INTERTANKO started a Chemical Tanker Owners’ Advisory Group in 1987. Annex II of MARPOL 73-78 came into force in April 1987. This Annex covered the discharge of chemical wastes (as Annex I covered the discharge of oily wastes). IMO was working at this time on a convention to cover shipowner and cargo owner liability for carriage of “Hazardous and Noxious Substances” - essentially, chemicals. A draft Convention presented in 1984 had failed to obtain acceptance and work in 1987 and 1988 fared little better. INTERTANKO pointed out anomalies in draft regulations for “flame arrestors” on chemical tanker ventilation pipes, intended to prevent flash fires. Detailed technical items inextricably bogged down the discussions.

The 1984 Protocols  to IMO’s oil spill compensation Conventions, which increased maximum fund levels for compensation payments to oil pollution victims, still lacked ratification. INTERTANKO made major efforts to persuade the United States to ratify - American ratification was the key to success. A bill came before Congress which would ratify and would pre-empt - take away (in the context) - the right of States to pass or maintain legislation conflicting with the Federal law. Jim Rand, the previous Chairman, addressed the House of Representatives Subcommittee on Water Resources urging ratification.

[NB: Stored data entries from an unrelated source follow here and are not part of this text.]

[config.mk]
export PLATFORM = sky130hd
export DESIGN_NAME = demux32_regbank
export DESIGN_NICKNAME = d
export VERILOG_FILES = /design/src/rtl/demux32_regbank.sv
export SDC_FILE = /design/constraint.sdc
export NUM_CORES = 1
export LEC_CHECK = 0
export ABC_CLOCK_PERIOD_IN_PS = 2500
export BUFFER_PORTS_ARGS = -buffer_cell sky130_fd_sc_hd__buf_2
export CAP_MARGIN = 30
export CORE_AREA = 3 3 428 430
export DETAILED_ROUTE_END_ITERATION = 10
export DIE_AREA = 0 0 431 433
export GPL_TIMING_DRIVEN = 0
export PLACE_DENSITY = 0.44
export SLEW_MARGIN = 20
export SYNTH_ARGS = -nofsm -noshare
export SYNTH_HDL_FRONTEND = slang
export SYNTH_SLANG_ARGS = --single-unit
[constraint.sdc]
create_clock -name clk -period 2.5 [get_ports clk]
set_clock_uncertainty 0.1 [all_clocks]
set_input_delay 0.25 -clock clk [delete_from_list [all_inputs] [get_ports clk]]
set_output_delay 0.25 -clock clk [all_outputs]
set_load 0.01 [all_outputs]
[src/rtl/demux32_regbank.sv]
// demux32_regbank: 1-to-32 write demultiplexer into a registered bank of N-bit
// entries with per-entry valid bits and a 32-cycle sequential clear sweep.
// Optional build macro: DEMUX32_ZERO_REG0_EN (entry 0 hardwired to zero).
module demux32_regbank #(
    parameter int unsigned N = 32
) (
    input  logic         clk,
    input  logic         rst,
    input  logic         wr_ena,
    input  logic [4:0]   wr_addr,
    input  logic [N-1:0] wr_data,
    output logic         wr_ready,
    input  logic         clr_req,
    output logic         busy,
    output logic [31:0]  valid,
    output logic [N-1:0] out00,
    output logic [N-1:0] out01,
    output logic [N-1:0] out02,
    output logic [N-1:0] out03,
    output logic [N-1:0] out04,
    output logic [N-1:0] out05,
    output logic [N-1:0] out06,
    output logic [N-1:0] out07,
    output logic [N-1:0] out08,
    output logic [N-1:0] out09,
    output logic [N-1:0] out10,
    output logic [N-1:0] out11,
    output logic [N-1:0] out12,
    output logic [N-1:0] out13,
    output logic [N-1:0] out14,
    output logic [N-1:0] out15,
    output logic [N-1:0] out16,
    output logic [N-1:0] out17,
    output logic [N-1:0] out18,
    output logic [N-1:0] out19,
    output logic [N-1:0] out20,
    output logic [N-1:0] out21,
    output logic [N-1:0] out22,
    output logic [N-1:0] out23,
    output logic [N-1:0] out24,
    output logic [N-1:0] out25,
    output logic [N-1:0] out26,
    output logic [N-1:0] out27,
    output logic [N-1:0] out28,
    output logic [N-1:0] out29,
    output logic [N-1:0] out30,
    output logic [N-1:0] out31
);

    typedef enum logic {StIdle, StClear} state_e;

    state_e        state_q, state_d;
    logic [4:0]    cnt_q, cnt_d;
    logic [N-1:0]  entry_q [32];
    logic [31:0]   valid_q;
    logic [31:0]   wr_en;
    logic [31:0]   clr_en;

    // Writes are only taken in IDLE and never while reset is asserted.
    assign wr_ready = (state_q == StIdle) && rst;
    assign busy     = (state_q == StClear);
    assign valid    = valid_q;

    // One-hot write and sweep-clear enables; they never overlap since writes need IDLE.
    always_comb begin
        wr_en  = '0;
        clr_en = '0;
        if (wr_ena && wr_ready) begin
            wr_en = 32'd1 << wr_addr;
        end
`ifdef DEMUX32_ZERO_REG0_EN
        // Entry 0 is hardwired: the write is accepted but discarded.
        wr_en[0] = 1'b0;
`endif
        if (state_q == StClear) begin
            clr_en = 32'd1 << cnt_q;
        end
    end

    // Next-state logic for the IDLE/CLEAR controller and sweep counter.
    always_comb begin
        state_d = state_q;
        cnt_d   = cnt_q;
        unique case (state_q)
            StIdle: begin
                if (clr_req) begin
                    state_d = StClear;
                    cnt_d   = 5'd0;
                end
            end
            StClear: begin
                cnt_d = cnt_q + 5'd1;
                if (cnt_q == 5'd31) begin
                    state_d = StIdle;
                end
            end
            default: begin
                state_d = StIdle;
                cnt_d   = 5'd0;
            end
        endcase
    end

    // Controller state register.
    always_ff @(posedge clk or negedge rst) begin
        if (!rst) begin
            state_q <= StIdle;
            cnt_q   <= 5'd0;
        end else begin
            state_q <= state_d;
            cnt_q   <= cnt_d;
        end
    end

    // Entry bank and valid bits: write-enabled entry loads, swept entry zeroes.
    always_ff @(posedge clk or negedge rst) begin
        if (!rst) begin
            for (int k = 0; k < 32; k++) begin
                entry_q[k] <= '0;
            end
            valid_q <= '0;
        end else begin
            for (int k = 0; k < 32; k++) begin
                if (wr_en[k]) begin
                    entry_q[k] <= wr_data;
                end else if (clr_en[k]) begin
                    entry_q[k] <= '0;
                end
            end
            valid_q <= (valid_q | wr_en) & ~clr_en;
        end
    end

    assign out00 = entry_q[0];
    assign out01 = entry_q[1];
    assign out02 = entry_q[2];
    assign out03 = entry_q[3];
    assign out04 = entry_q[4];
    assign out05 = entry_q[5];
    assign out06 = entry_q[6];
    assign out07 = entry_q[7];
    assign out08 = entry_q[8];
    assign out09 = entry_q[9];
    assign out10 = entry_q[10];
    assign out11 = entry_q[11];
    assign out12 = entry_q[12];
    assign out13 = entry_q[13];
    assign out14 = entry_q[14];
    assign out15 = entry_q[15];
    assign out16 = entry_q[16];
    assign out17 = entry_q[17];
    assign out18 = entry_q[18];
    assign out19 = entry_q[19];
    assign out20 = entry_q[20];
    assign out21 = entry_q[21];
    assign out22 = entry_q[22];
    assign out23 = entry_q[23];
    assign out24 = entry_q[24];
    assign out25 = entry_q[25];
    assign out26 = entry_q[26];
    assign out27 = entry_q[27];
    assign out28 = entry_q[28];
    assign out29 = entry_q[29];
    assign out30 = entry_q[30];
    assign out31 = entry_q[31];

endmodule
==> results.tsv <==
stage	metric	value	unit
status	outcome	complete, but fails checks	
status	violations	negative hold slack	
logic_synthesis	yosysMostFrequentCell	dfrtp_1	
floorplan	ioPinCount	1099	
power_and_ir_drop	irDropWorstVdd	0.000564	V
power_and_ir_drop	p_int	0.0344	W
setup_path	cp-end-kind	flip-flop	
cells_and_area	post-route-util	0.303	
grt	grt_max_degree	133	
setup_path	critPathRequiredTime	3.09	ns
grt	grt_first_pass_wirelength	303	mm
timing	fin_crit_sh	0.967	
cells_and_area	multi_input_area	0.0116	mm²
clock_tree	cts_tree	built	
setup_path	crit_path_frequent_cell	buf_16	
logic_synthesis	synth_area	0.0401	mm²
timing	relSlewSlack	0.294	
logic_synthesis	synthXorXnorAreaFrac	0.000218	
power_and_ir_drop	power_leakage	28.4	nW
logic_synthesis	ys_types	39	
detailed_routing	dr.first_iter.drc_count	3477	
timing	max_freq	0.414	GHz
setup_path	crit_chain	buf_16, buf_16, buf_16, buf_16, buf_16, and4_1, buf_2, clkbuf_1, clkbuf_1, nand3_1, o21ai_0	
logic_synthesis	synth-main-ff-cell	dfrtp_1	
cells_and_area	synthToLayoutAreaGrowth	36.1	%
setup_path	cp-start-kind	input pin	
detailed_routing	drc	0	
clock_tree	cts_max_path_buffers	3	
logic_synthesis	async_reset_ff_frac	1.00	
power_and_ir_drop	power	0.0519	W
floorplan	die_y	433	µm
logic_synthesis	yosys-top-cells-count	dfrtp_1, a22o_1, nand2_1	
grt	overflow	0	
floorplan	rows	156	
timing	whs	-0.151	ns
detailed_routing	firstDrtPassIters	6	
logic_synthesis	synth-adder-area-share	0.00218	
placement	placed_cell_area	0.0492	mm²
timing	hold_viol	110	
placement	dp_hpwl	170	mm
power_and_ir_drop	seqPwrFrac	0.409	
cells_and_area	drive_gt1_frac	0.354	
detailed_routing	via_per_inst	4.95	
cells_and_area	fin_area	0.0546	mm²
setup_path	cp_top_family	buffers and inverters	
timing	setup_viol	0	
logic_synthesis	yosysSeqAreaShare	0.663	
placement	dp_cells	6646	
setup_path	arrival	3.01	ns
setup_path	cpPeakStageDelay	0.61	ns
timing	worst_pin_slew	1.06	ns
detailed_routing	wirelength	228	mm
power_and_ir_drop	p_sw	0.0174	W
flow_run	cap_violations	0	
logic_synthesis	synth_top_area_share	0.663	
power_and_ir_drop	powerDensity	951	mW/mm²
floorplan	dieArea	0.187	mm²
grt	grt_usage	0.236	
placement	port_buffers	1098	
min_path	holdCritPathClass	in -> async	
clock_tree	insertion_delay	0.77	ns
setup_path	slowest_stage	clkbuf_1	
timing	slew_violations	0	
power_and_ir_drop	switching_share	0.336	
timing	min_period	2.42	ns
detailed_routing	post_drt_wl_per_cell	32.7	µm
placement	gp_congestion	0.871	
clock_tree	cts_sinks	1062	
logic_synthesis	synth.area.mux_share	0.000250	
setup_path	worstPathMaxFanout	10	
clock_tree	clk_pin_slew	0.06	ns
power_and_ir_drop	comb_power_share	0.224	
clock_tree	clock-root-buffer	clkbuf_16	
cells_and_area	nFillCells	18700	
floorplan	die_w	431	µm
logic_synthesis	synth_edf_count	0	
cells_and_area	seq_area	0.0266	mm²
logic_synthesis	synth_area_leaders	dfrtp_1, a22o_1, nand3_1, o21ai_0, nand2_1	
grt	grt_antenna_before_repair	29	
grt	grt_pass1_vias	32900	
logic_synthesis	synth_simple_gate_area_frac	0.0702	
logic_synthesis	synth_top_family_by_area	compound AO/OA/AOI/OAI gates	
logic_synthesis	synth.avg_cell_area	12.8	µm²
logic_synthesis	synth_nets	3189	
cells_and_area	fin_nets	4540	
logic_synthesis	synth_compound_area_frac	0.215	
timing	fin_tns_setup	0	ns
clock_tree	cts-buffers-inserted	131	
detailed_routing	num_vias	34500	
floorplan	start_util	0.223	
logic_synthesis	ys_ff_latch	1062	
setup_path	critical_path_buf_inv_count	8	
detailed_routing	ant_nets	0	
logic_synthesis	yosys_warnings	0	
clock_tree	htreeDepth	4	
power_and_ir_drop	clockPowerShare	0.367	
clock_tree	hold_buffers	50	
logic_synthesis	synth_top_area_cell	dfrtp_1	
logic_synthesis	synthCells	3141	
floorplan	core_area	0.180	mm²
setup_path	path_class	in -> reg	
cells_and_area	finalNonFillerCells	6972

In 1988 INTERTANKO engaged the services of retired Rear Admiral Sidney Wallace, now with a Washington law firm, to help secure the passage of the bill to ratify the Protocols and generally to work for INTERTANKO. The United States still presented problems to shipowners in other areas. For example the tax changes tabled in 1986, requiring complicated returns to the America tax authorities from non-American shipowners trading to the United States, still caused alarm and concern.

Worldscale, the tanker freight rate reference index, was revised in 1987, and “New Worldscale” was introduced. The major reform - long awaited by owners - was to replace the “nominal tanker”, of 19,500 tons capacity, earning a daily hire rate of 1,800 dollars, with a 75,000 ton capacity ship earning 12,000 dollars a day. Bunker fuel price assessments were also now made on world-wide market prices. Previously they were based on prices in the actual ports of call. The change better reflected contemporary practice of shipowners in more competitive bunkering, world-wide term contracts with suppliers, and hedging bunker risks.

INTERTANKO’s Freight and Demurrage Information Pool, FDIP, was kept busy. An expanding amount of its work involved credit checks on potential charterers as owners sought information before accepting charter business from unfamiliar companies. The Pool continues to work on an information-exchange basis - INTERTANKO members provide the information on which data is based.

The Documentary Committee published “Tankervoy 87”, an updated charter for based on the old Intertankvoy. Also published was a Tanker Voyage Chartering Questionnaire referred to as “Q88”. Whilst neither form gained widespread use they contributed to the debate and many of their provisions were incorporated, to a greater or lesser extent, in other chartering terms.

The Port Information Office published the first edition of “International Tanker Trading Regulations”, a reference book on requirements, prohibitions and boycotts amongst oil ports, terminals and producer and importer countries.

In January 1989 INTERTANKO moved into new premises. The Association had acquired a villa in Oslo’s “Embassy District” and was able to leave the Norwegian Shipowners’ Association building in central Oslo where the staff had outgrown the available space. INTERTANKO’s house flag flew immediately next door to buildings flying the Egyptian, the Iranian and the South African flag. INTERTANKO’s staff by the end of 1988 numbered 14, still led by Tormod Rafgård, now styled Managing Director.